**EXERCISE DETAILS**
Repeat only the lines below from the one containing "Post-synthesis share of cell area spent on and-or" through the one containing "Mux cell area", inclusive, exactly as written.

Collected data entries:
- Opening Delimiter -
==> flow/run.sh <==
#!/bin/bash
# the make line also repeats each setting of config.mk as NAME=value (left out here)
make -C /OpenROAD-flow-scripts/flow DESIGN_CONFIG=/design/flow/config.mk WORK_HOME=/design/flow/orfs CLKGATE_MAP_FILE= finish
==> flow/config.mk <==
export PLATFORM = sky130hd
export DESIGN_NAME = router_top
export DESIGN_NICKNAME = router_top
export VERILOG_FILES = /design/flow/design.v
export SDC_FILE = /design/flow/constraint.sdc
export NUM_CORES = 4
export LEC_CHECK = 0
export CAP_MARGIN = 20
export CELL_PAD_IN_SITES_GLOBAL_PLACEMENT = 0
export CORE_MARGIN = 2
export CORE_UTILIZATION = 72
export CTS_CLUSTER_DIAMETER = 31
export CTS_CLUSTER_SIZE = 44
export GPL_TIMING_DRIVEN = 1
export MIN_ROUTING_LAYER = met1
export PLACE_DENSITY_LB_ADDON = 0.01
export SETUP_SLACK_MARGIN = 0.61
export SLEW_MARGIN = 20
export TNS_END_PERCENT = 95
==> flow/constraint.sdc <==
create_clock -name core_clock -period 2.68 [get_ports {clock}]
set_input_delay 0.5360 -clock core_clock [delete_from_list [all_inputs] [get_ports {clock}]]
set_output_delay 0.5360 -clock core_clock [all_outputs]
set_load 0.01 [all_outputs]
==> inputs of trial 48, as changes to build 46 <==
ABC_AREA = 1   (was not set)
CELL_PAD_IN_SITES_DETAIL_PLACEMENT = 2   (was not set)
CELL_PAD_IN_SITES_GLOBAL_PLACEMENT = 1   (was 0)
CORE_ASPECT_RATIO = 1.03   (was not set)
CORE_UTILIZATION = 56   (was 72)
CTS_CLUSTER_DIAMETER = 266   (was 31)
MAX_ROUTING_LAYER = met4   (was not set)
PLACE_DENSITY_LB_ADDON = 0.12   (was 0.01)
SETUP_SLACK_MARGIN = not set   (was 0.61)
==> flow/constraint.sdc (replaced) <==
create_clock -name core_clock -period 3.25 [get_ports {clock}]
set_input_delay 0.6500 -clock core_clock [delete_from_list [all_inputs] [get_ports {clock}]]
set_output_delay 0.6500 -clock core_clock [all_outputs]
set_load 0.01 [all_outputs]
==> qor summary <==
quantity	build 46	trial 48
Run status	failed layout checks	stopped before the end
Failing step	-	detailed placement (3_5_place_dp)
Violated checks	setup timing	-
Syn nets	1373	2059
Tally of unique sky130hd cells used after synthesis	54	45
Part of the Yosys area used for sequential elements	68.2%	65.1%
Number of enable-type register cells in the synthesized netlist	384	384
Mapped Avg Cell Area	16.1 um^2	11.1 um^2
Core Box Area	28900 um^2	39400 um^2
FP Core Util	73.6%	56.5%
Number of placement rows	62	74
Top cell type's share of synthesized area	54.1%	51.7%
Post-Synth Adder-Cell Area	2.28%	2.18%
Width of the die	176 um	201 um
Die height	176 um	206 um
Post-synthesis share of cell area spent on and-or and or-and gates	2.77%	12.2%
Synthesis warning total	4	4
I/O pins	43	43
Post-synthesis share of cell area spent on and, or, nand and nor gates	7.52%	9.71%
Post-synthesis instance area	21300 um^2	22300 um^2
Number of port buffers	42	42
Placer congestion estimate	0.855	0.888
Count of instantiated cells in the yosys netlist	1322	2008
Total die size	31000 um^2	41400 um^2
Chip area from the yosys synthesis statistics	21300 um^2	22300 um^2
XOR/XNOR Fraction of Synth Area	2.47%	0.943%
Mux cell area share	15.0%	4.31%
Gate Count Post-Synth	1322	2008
## wip/onyx
// Microprocessor
module Microprocessor(
    input oscillator,
    input reset,
    input [7:0] instruction,
    output [6:0] seg1,
    output [6:0] seg2,
    output [6:0] seg3,
    output [6:0] seg4,
    output [7:0] PC
);
Size: ~16000 um2 of cells after synthesis.
Settings: LEC_CHECK=0, ABC_AREA=1, CAP_MARGIN=15, CORE_ASPECT_RATIO=0.68, CORE_MARGIN=2, CORE_UTILIZATION=72, CTS_CLUSTER_DIAMETER=238, GPL_ROUTABILITY_DRIVEN=0, MIN_ROUTING_LAYER=met1, PLACE_DENSITY_LB_ADDON=0.04, SETUP_SLACK_MARGIN=1.59, SLEW_MARGIN=5, TNS_END_PERCENT=40; clock period 5.61 ns.
run.sh (not shown) runs the stock make flow with config.mk's settings and CLKGATE_MAP_FILE=.
wip/onyx: aborted in 5_1_grt (tool error)
Relative to wip/onyx, the following input files were edited for wip/harbor:
- TNS_END_PERCENT changed from 40 to 5
- CORE_UTILIZATION changed from 72 to 57
- PLACE_DENSITY_LB_ADDON removed (was 0.04)
- GPL_ROUTABILITY_DRIVEN changed from 0 to 1
- ABC_AREA removed (was 1)
- the clock period (ns, I/O delays scaled along) changed from 5.61 to 7.48
--- outcome ---
- FAIL wip/onyx @ 5_1_grt: tool exited with error
- wip/harbor -> stages 100% | layout checks FAIL | negative setup slack
- Relative to wip/onyx, the number of post-CTS setup repair buffers measured on wip/harbor has increased by a few percent.
- Area of the core went up by more than a quarter going from wip/onyx to wip/harbor.
- Re yosys synthesis chip area: wip/harbor is about 2.4% up on wip/onyx.
- On xor and xnor area share after synthesis: wip/harbor sits above wip/onyx.
- The lower average cell area after synthesis came out of wip/onyx.
- The final reports for wip/harbor and wip/onyx show number of nets at floorplan lower in the former.
- Re count of cell types in the netlist: wip/onyx and wip/harbor aren't equal, and the lower value belongs to wip/onyx.
- Summary of wip/harbor over wip/onyx: die span in y saw an increase; combined area of all synthesized cells went up by about 2.4%; synthesized cell count saw a decrease; die size climbed about 30%.
Here is what was changed in the inputs of wip/umber compared with wip/harbor.
- CTS_CLUSTER_DIAMETER no longer set, was 238
- SETUP_SLACK_MARGIN no longer set, was 1.59
- CAP_MARGIN now 20, was 15
- MIN_ROUTING_LAYER no longer set, was met1
- GPL_ROUTABILITY_DRIVEN no longer set, was 1
- ABC_AREA now 1, previously not set
- CORE_ASPECT_RATIO no longer set, was 0.68
- TNS_END_PERCENT no longer set, was 5
- CORE_UTILIZATION now 66, was 57
- the clock period (ns, I/O delays scaled along) now 5.68, was 7.48
--- outcome ---
Completing all stages was not enough for wip/umber: its layout failed the final checks because of negative setup slack.
Via count of the first global-routing pass of wip/umber exceeds that of wip/harbor by more than 10%.
Clock-net power (wip/umber vs. wip/harbor) increases by more than a quarter
wip/harbor ended up with met5 as its highest metal layer used by the detailed router; wip/umber ended up with met4.
When wip/umber is set beside wip/harbor, its floorplan-stage core utilization turns out to be 8.9 points larger.
Between wip/harbor and wip/umber, worst setup slack after layout is higher for wip/harbor, wip/umber comes in under that.
Re non-filler instance count after layout: wip/umber is about 25% up on wip/harbor.
Re clock share of power: wip/harbor was lower than wip/umber.
wip/umber reports its top logic cell family in the synthesized netlist as simple AND/OR/NAND/NOR gates while wip/harbor reports multiplexers.
Against wip/harbor as the reference, wip/umber delivers a higher fraction of the mapped netlist area in compound gates.
Relative to wip/harbor, utilization has gone up in wip/umber.

Setup of oak:
Microprocessor again, from the RTL that the note above started with.
Settings: LEC_CHECK=0, ABC_AREA=1, CAP_MARGIN=20, CORE_MARGIN=2, CORE_UTILIZATION=72, CTS_CLUSTER_SIZE=81, HOLD_SLACK_MARGIN=0.28, PLACE_DENSITY_LB_ADDON=0.03, SETUP_SLACK_MARGIN=-0.43, SLEW_MARGIN=20, TNS_END_PERCENT=5; clock period 7.21 ns.
In oak the implementation completed, yet the final layout does not meet the checks, the culprit being negative setup slack.
#### Input delta (pine over oak)
==> flow/config.mk <==
export PLATFORM = sky130hd
export DESIGN_NAME = Microprocessor
export DESIGN_NICKNAME = Microprocessor
export VERILOG_FILES = /design/flow/design.v
export SDC_FILE = /design/flow/constraint.sdc
export NUM_CORES = 4
export LEC_CHECK = 0
export CAP_MARGIN = 20
export CORE_MARGIN = 2
export CORE_UTILIZATION = 40
export MIN_ROUTING_LAYER = met2
export SETUP_SLACK_MARGIN = 1.38
export SLEW_MARGIN = 35
export TNS_END_PERCENT = 90
==> flow/constraint.sdc <==
create_clock -name core_clock -period 5.94 [get_ports {oscillator}]
set_input_delay 1.1880 -clock core_clock [delete_from_list [all_inputs] [get_ports {oscillator}]]
set_output_delay 1.1880 -clock core_clock [all_outputs]
set_load 0.01 [all_outputs]
Findings:
Final checks on pine, whose flow otherwise completed, came back failing, citing negative setup slack. Summary — weighted congestion reported at the end of routability-driven placement, pine relative to oak: higher, by about 9%. Summary of pine over oak: portion of total power attributed to the clock network now smaller, clock power shows an increase of about 35%. pine — via count 3943 higher, oak as reference. Combinational power | pine above oak. Relative to oak, the post-layout total power measured on pine has increased by more than half. For oak, the top layer used by detailed routing was met4, unlike pine, where it was met5. Final cell count sits lower in pine than in oak.
Edits applied to the flow inputs when going from pine to birch:
-- flow/config.mk --
<<< pine, line 8
export CAP_MARGIN = 20
export CORE_MARGIN = 2
export CORE_UTILIZATION = 40
export MIN_ROUTING_LAYER = met2
export SETUP_SLACK_MARGIN = 1.38
export SLEW_MARGIN = 35
export TNS_END_PERCENT = 90
>>> birch, line 8
export CAP_MARGIN = 20
export CORE_MARGIN = 2
export CORE_UTILIZATION = 68
export SLEW_MARGIN = 20
==> flow/constraint.sdc <==
create_clock -name core_clock -period 11.2 [get_ports {oscillator}]
set_input_delay 2.2400 -clock core_clock [delete_from_list [all_inputs] [get_ports {oscillator}]]
set_output_delay 2.2400 -clock core_clock [all_outputs]
set_load 0.01 [all_outputs]
Results
Across pine and birch, a clean result was obtained everywhere but in pine. The final RePlAce weighted congestion reported for birch is greater than that of pine by about 3%. Worst clock skew: birch vs pine down 19 ps. birch: headroom to the max-slew limit is 18 points lower than what pine reported.
Relative to birch, the following input files were edited for maple:
-- flow/config.mk --
<<< birch, line 6
export NUM_CORES = 4
export LEC_CHECK = 0
export CAP_MARGIN = 20
export CORE_MARGIN = 2
export CORE_UTILIZATION = 68
export SLEW_MARGIN = 20
>>> maple, line 6
export NUM_CORES = 4
export LEC_CHECK = 0
export ABC_AREA = 0
export CAP_MARGIN = 20
export CORE_MARGIN = 2
export CORE_UTILIZATION = 64
export PLACE_DENSITY = 0.36
export SLEW_MARGIN = 20
==> flow/constraint.sdc <==
create_clock -name core_clock -period 5.4 [get_ports {oscillator}]
set_input_delay 1.0800 -clock core_clock [delete_from_list [all_inputs] [get_ports {oscillator}]]
set_output_delay 1.0800 -clock core_clock [all_outputs]
set_load 0.01 [all_outputs]
## What came out
- maple gives more overall power of the completed layout than birch did.
- [maple] flow finished | final checks: failed | reasons: negative setup slack
- The areal power density over the cells of maple exceeds that of birch by 270 nW/um^2.
- Going from birch to maple, worst setup slack -1640 ps; via count +1676; overall global routing resource usage +1.8 points; first-pass GRT wire length +8.2%.
> inputs changed (maple -> cedar)
==> flow/config.mk <==
export PLATFORM = sky130hd
export DESIGN_NAME = Microprocessor
export DESIGN_NICKNAME = Microprocessor
export VERILOG_FILES = /design/flow/design.v
export SDC_FILE = /design/flow/constraint.sdc
export NUM_CORES = 4
export LEC_CHECK = 0
export CAP_MARGIN = 15
export CORE_ASPECT_RATIO = 1.03
export CORE_MARGIN = 2
export CORE_UTILIZATION = 70
export CTS_CLUSTER_DIAMETER = 238
export GPL_ROUTABILITY_DRIVEN = 1
export MIN_ROUTING_LAYER = met1
export SLEW_MARGIN = 5
export TNS_END_PERCENT = 100
==> flow/constraint.sdc <==
create_clock -name core_clock -period 11.0 [get_ports {oscillator}]
set_input_delay 2.2000 -clock core_clock [delete_from_list [all_inputs] [get_ports {oscillator}]]
set_output_delay 2.2000 -clock core_clock [all_outputs]
set_load 0.01 [all_outputs]
[summary]
cedar has completed all stages; timing, DRC and antenna checks passed.
Count of buffers added by post-CTS timing repair for setup for cedar is lower than for maple.
Comparing number of buffers other than clock buffers in the final layout for cedar and maple, the smaller number came from cedar.
Higher worst setup margin was reported by cedar, not maple.
Total stage count of the critical path is lower on cedar
cedar — standard-cell row count about 1.7% lower, maple as reference

== job 3781 ==
Starting RTL as in the previous note.
Settings: LEC_CHECK=0, ABC_AREA=1, CAP_MARGIN=5, CELL_PAD_IN_SITES_GLOBAL_PLACEMENT=2, CORE_MARGIN=10, CORE_UTILIZATION=27, CTS_CLUSTER_DIAMETER=333, CTS_CLUSTER_SIZE=15, GPL_ROUTABILITY_DRIVEN=0, GPL_TIMING_DRIVEN=0, MIN_ROUTING_LAYER=met2, SLEW_MARGIN=35, TNS_END_PERCENT=85; clock period 10.0 ns.
[inputs] job 2598 vs job 3781
# job 3781
export LEC_CHECK = 0
export ABC_AREA = 1
export CAP_MARGIN = 5
export CELL_PAD_IN_SITES_GLOBAL_PLACEMENT = 2
export CORE_MARGIN = 10
export CORE_UTILIZATION = 27
export CTS_CLUSTER_DIAMETER = 333
export CTS_CLUSTER_SIZE = 15
export GPL_ROUTABILITY_DRIVEN = 0
export GPL_TIMING_DRIVEN = 0
export MIN_ROUTING_LAYER = met2
export SLEW_MARGIN = 35
export TNS_END_PERCENT = 85
create_clock -name core_clock -period 10.0 [get_ports {oscillator}]
# job 2598
export LEC_CHECK = 0
export ABC_AREA = 1
export CAP_MARGIN = 20
export CORE_MARGIN = 2
export CORE_UTILIZATION = 72
export MAX_ROUTING_LAYER = met4
export PLACE_DENSITY = 0.64
export SLEW_MARGIN = 5
create_clock -name core_clock -period 5.68 [get_ports {oscillator}]
Notes after the runs:
Re area reported by Yosys stat: no difference whatsoever between job 3781 and job 2598.
Status(job 2598) = ERROR, stage = global routing (5_1_grt)
Taking job 3781 as the reference, in job 2598 die size fell 0.047 mm^2; row count moved down; total core area has decreased; post-placement worst setup slack lost 1.45 ns.
Of job 3781 and job 2598, job 3781 shows the higher post-DP HPWL, with job 2598 below it.
## Diff of input files: job 2330 against job 2598
# job 2598
export LEC_CHECK = 0
export ABC_AREA = 1
export CAP_MARGIN = 20
export CORE_MARGIN = 2
export CORE_UTILIZATION = 72
export MAX_ROUTING_LAYER = met4
export PLACE_DENSITY = 0.64
export SLEW_MARGIN = 5
create_clock -name core_clock -period 5.68 [get_ports {oscillator}]
# job 2330
export LEC_CHECK = 0
export CAP_MARGIN = 20
export CORE_MARGIN = 2
export CORE_UTILIZATION = 40
export SLEW_MARGIN = 20
create_clock -name core_clock -period 10.0 [get_ports {oscillator}]
Findings:
Looking at number of clock buffers inserted by TritonCTS, job 2330 sits above job 2598.
Area of the synthesized netlist per yosys stat, job 2330 vs job 2598: up by a few percent
[job 2330] instance tally after logic synthesis fell 654 relative to job 2598
Job 2598 did not finish: a tool error stopped it during global routing (5_1_grt).
Both conditions hold for job 2330: the flow ran to the end and the final layout passed the timing, design-rule and antenna checks.
[compare] base=job 2598 new=job 2330: floorplan-stage core utilization decreased 33 points, total nets after synthesis decreased about 30%.
For the mean cell area of the mapped netlist, job 2330 came in 47% higher than job 2598 did.
As far as count of state elements after synthesis goes, job 2598 and job 2330 are indistinguishable; the numbers are identical.
Lower area fraction in mux cells goes to job 2598 over job 2330.
Vertical die dimension came out higher on job 2330 than on job 2598.
## Diff of input files: job 5620 against job 2330
# job 2330
export LEC_CHECK = 0
export CAP_MARGIN = 20
export CORE_MARGIN = 2
export CORE_UTILIZATION = 40
export SLEW_MARGIN = 20
create_clock -name core_clock -period 10.0 [get_ports {oscillator}]
# job 5620
export LEC_CHECK = 0
export ABC_AREA = 1
export CAP_MARGIN = 20
export CORE_MARGIN = 2
export CORE_UTILIZATION = 72
export PLACE_DENSITY = 0.66
export SLEW_MARGIN = 20
create_clock -name core_clock -period 5.5 [get_ports {oscillator}]
Notes after the runs:
- When job 5620 is measured against job 2330, its number of cells in the yosys synthesis report turns out 654 higher.
- The final layout from job 2330, which completed every stage, passed the timing, design-rule and antenna checks at the end of the flow.
- Job 5620 never completed; the flow aborted with a tool error in global routing (5_1_grt).
- Between job 2330 and job 5620, die span in y decreased.
- Area fraction in xor and xnor cells, job 5620 and job 2330: larger value in job 2330
- Count of distinct cell types in the synthesized netlist in job 5620 is 43% below job 2330.
- Changes observed in job 5620 relative to job 2330: adder and majority cell fraction of the synthesized area saw little to no change, H-tree level count lost 1, share of cell area taken by muxes after synthesis went down, TritonCTS buffer count decreased by 3 relative to the old numbers.
- Summed standard-cell area reported by yosys was higher in job 2330 than in job 5620.
### job 5620 -> job 5474
# job 5620
export LEC_CHECK = 0
export ABC_AREA = 1
export CAP_MARGIN = 20
export CORE_MARGIN = 2
export CORE_UTILIZATION = 72
export PLACE_DENSITY = 0.66
export SLEW_MARGIN = 20
create_clock -name core_clock -period 5.5 [get_ports {oscillator}]
# job 5474
export LEC_CHECK = 0
export CAP_MARGIN = 20
export CORE_MARGIN = 2
export CORE_UTILIZATION = 40
export SLEW_MARGIN = 20
create_clock -name core_clock -period 9.77 [get_ports {oscillator}]
## What came out
Job 5474 was carried through to the last stage, and its layout satisfied the timing, design-rule and antenna checks.
Job 5620 did not finish; a tool error ended it in global routing (5_1_grt).
The post-synthesis chip area from yosys reported for job 5474 is greater than that of job 5620 by about 2.4%.
Job 5474 and job 5620 ended up with roughly the same adder-cell share of the synthesized area.
Higher floorplan die width among job 5620 and job 5474: job 5474
The die area number comes out higher for job 5474 vs job 5620.
Of job 5620 and job 5474, the higher setup slack at placement belongs to job 5474.
Taking job 5620 as the reference, in job 5474 final weighted congestion of routability-driven global placement -about 2.5%, number of flops mapped to enable cells by yosys comparable, area after synthesis rose by about 2.4%, cell area after placement went up.
Power figures rest on the tool's default switching activity, not on a simulated workload.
- Closing Delimiter -
**REPLY TO THE TASK**
Post-synthesis share of cell area spent on and-or and or-and gates	2.77%	12.2%
Synthesis warning total	4	4
I/O pins	43	43
Post-synthesis share of cell area spent on and, or, nand and nor gates	7.52%	9.71%
Post-synthesis instance area	21300 um^2	22300 um^2
Number of port buffers	42	42
Placer congestion estimate	0.855	0.888
Count of instantiated cells in the yosys netlist	1322	2008
Total die size	31000 um^2	41400 um^2
Chip area from the yosys synthesis statistics	21300 um^2	22300 um^2
XOR/XNOR Fraction of Synth Area	2.47%	0.943%
Mux cell area share	15.0%	4.31%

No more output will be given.